Although congenital anomalies account for a small percentage of deaths of neonates and infants aged 1–59 months in middle-income and low-income countries than in the wealthiest countries, more than 95% of all child deaths due to congenital anomalies occur in these settings, indicating that congenital anomalies affect all countries and represent a significant challenge to public health globally [31].

In Saudi Arabia, a study estimated the incidence of major and minor congenital malformation among live born infant to be 2.7%. And the highest incidence was for the cardiovascular (0.7%) and the musculoskeletal malformation (0.4%) (32). Another study found the incidence of congenital abnormalities to be 2.3 % [13], with the incidence of malformation of gastrointestinal tract of (0.13%), for the neural tube defects (NTD) (0.19%) and for Down syndrome (0.18%) [33]. According to another hospital-based study in 2008; the antenatal prevalence of congenital anomalies was 2.79% [34]. 

Although routine screening for fetal abnormalities is very successful, there are limitations to the abilities of both the technique and the operators to detect every anomaly.

There are several reasons for this: not all anomalies are evident at 20 weeks, when the routine ultrasound examination for anomalies is performed; there is wide variation in both expertise of staff and quality of equipment; and some fetuses are difficult to scan because of maternal body habitus, reduction in liquor volume or a persistent difficult fetal position. There are very few structural abnormalities for which the detection rate approaches 100%.
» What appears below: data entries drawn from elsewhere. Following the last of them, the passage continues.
**src/hw/rtl/rmq_pkg.sv**
```systemverilog
// shared types, constants and helper functions of the rotation matrix to quaternion converter
package rmq_pkg;

	localparam int Q_W       = 32;  // width of every rotation, translation and quaternion word
	localparam int IN_N      = 12;  // words in one input beat
	localparam int OUT_N     = 4;   // quaternion words in one output beat
	localparam int RAD_W     = 62;  // radicand, remainder and shifted-root width
	localparam int ROOT_W    = 31;  // bits of every root
	localparam int MAG_W     = 33;  // magnitude of an off-diagonal sum
	localparam int QB_W      = 32;  // quotient bits kept by the divider chain
	localparam int WRK_W     = 36;  // signed working width of the front-end sums
	localparam int NR        = 5;   // roots taken side by side
	localparam int HALF_SH   = 28;  // half root: radicand is a * 2^28
	localparam int PIV_SH    = 29;  // pivot root: radicand is a * 2^29
	localparam int DIV_SH    = 28;  // s / (4p) is s * 2^28 / p
	localparam int OVF_SH    = 4;   // quotient reaches 2^32 when mag >= 16 p
	localparam int CFG_W     = 31;
	localparam int CFG_IDX_W = 2;

	// root lanes
	localparam int LW = 0;
	localparam int LX = 1;
	localparam int LY = 2;
	localparam int LZ = 3;
	localparam int LP = 4;

	// trace-branch word slots, same order as the output beat
	localparam int QX = 0;
	localparam int QY = 1;
	localparam int QZ = 2;
	localparam int QW = 3;

	localparam logic [CFG_W-1:0] ZERO_THR_RST = 31'd16;
	localparam logic [CFG_W-1:0] POS_TOL_RST  = 31'd66;

	typedef enum logic [CFG_IDX_W-1:0] {
		REG_ZERO_THR = 2'd0,
		REG_POS_TOL  = 2'd1
	} reg_idx_t;

	typedef enum logic [1:0] {
		PIV_X = 2'd0,
		PIV_Y = 2'd1,
		PIV_Z = 2'd2
	} piv_t;

	typedef struct packed {
		logic             neg_x;
		logic             neg_y;
		logic             neg_z;
		piv_t             piv;
		logic [MAG_W-1:0] mag_a;
		logic [MAG_W-1:0] mag_b;
		logic             neg_a;
		logic             neg_b;
		logic             imprecise;
	} side_t;

	typedef struct packed {
		logic [NR-1:0][RAD_W-1:0] rem;
		logic [NR-1:0][RAD_W-1:0] res;
		side_t                    side;
	} sq_t;

	typedef struct packed {
		logic [RAD_W-1:0]            rem_a;
		logic [RAD_W-1:0]            rem_b;
		logic [QB_W-1:0]             q_a;
		logic [QB_W-1:0]             q_b;
		logic                        ovf_a;
		logic                        ovf_b;
		logic [ROOT_W-1:0]           p;
		logic [OUT_N-1:0][Q_W-1:0]   tq;
		logic                        use_trace;
		piv_t                        piv;
		logic                        neg_a;
		logic                        neg_b;
		logic                        imprecise;
	} dv_t;

	// apply sign and saturate an unsigned quotient to the signed output range
	function automatic logic [Q_W-1:0] sat_quot(input logic [QB_W-1:0] q, input logic ovf,
			input logic neg);
		logic [Q_W-1:0] r;
		if (!neg) begin
			if (ovf || q[QB_W-1]) r = {1'b0, {(Q_W-1){1'b1}}};
			else r = q;
		end else begin
			if (ovf || (q > {1'b1, {(QB_W-1){1'b0}}})) r = {1'b1, {(Q_W-1){1'b0}}};
			else r = -q;
		end
		return r;
	endfunction

	// signed output word from a root magnitude
	function automatic logic [Q_W-1:0] signed_root(input logic [ROOT_W-1:0] h, input logic neg);
		logic [Q_W-1:0] m;
		m = Q_W'(h);
		return neg ? -m : m;
	endfunction

endpackage

```
**src/hw/rtl/rmq_div_cell.sv**
```systemverilog
// one quotient bit of the two fallback divisions
module rmq_div_cell #(
	parameter int STEP = 0
) (
	input  logic         clk,
	input  logic         arst_n,
	input  logic         en,
	input  logic         in_valid,
	input  rmq_pkg::dv_t in,
	output logic         out_valid,
	output rmq_pkg::dv_t out
);

	rmq_pkg::dv_t nxt;
	logic         valid_q;
	rmq_pkg::dv_t data_q;

	always_comb begin
		logic [rmq_pkg::RAD_W-1:0] d;
		d   = rmq_pkg::RAD_W'(in.p) << STEP;
		nxt = in;
		if (in.rem_a >= d) begin
			nxt.rem_a     = in.rem_a - d;
			nxt.q_a[STEP] = 1'b1;
		end
		if (in.rem_b >= d) begin
			nxt.rem_b     = in.rem_b - d;
			nxt.q_b[STEP] = 1'b1;
		end
	end

	always_ff @(posedge clk or negedge arst_n) begin
		if (!arst_n) valid_q <= 1'b0;
		else if (en) valid_q <= in_valid;
	end

	always_ff @(posedge clk) begin
		if (en) data_q <= nxt;
	end

	assign out_valid = valid_q;
	assign out       = data_q;

endmodule

```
In our study, we tried to look at all structural congenital malformations in our sample which we think represents the community in Saudi Arabia. The primary outcome of interest was the point prevalence of congenital malformations in our hospital while the secondary outcomes were; the risk factors, the types of these anomalies distributed per body systems and the neonatal outcomes.

2. Materials and Methods

  1.  Subjects and Setting:

This is a retrospective chart review descriptive study conducted in the department of Obstetrics and Gynecology at Security Forces Hospital-Riyadh. This hospital serves all ministry of interior dependents all over the country of Saudi Arabia. The study was conducted over (36 months), from Jan 2012 till Dec 2014.

The total number of deliveries was (18,347) deliveries, and the total number of congenital malformations was (283) cases. Period prevalence is calculated as the proportion of a population that has the condition at some time during a given period. 

All pregnant ladies who were followed during their pregnancies in the obstetrics and gynecology Department during the study period and had at least one ultrasound been included. All cases diagnosed to have any congenital malformation by the 1st scan done by the sonographers were referred to one of our perinatologists to confirm the diagnosis and to do full counseling. Some cases required invasive procedures where a specific genetic disease or aneuploidy is suspected. Fetal echocardiography was also done in some cases when indicated.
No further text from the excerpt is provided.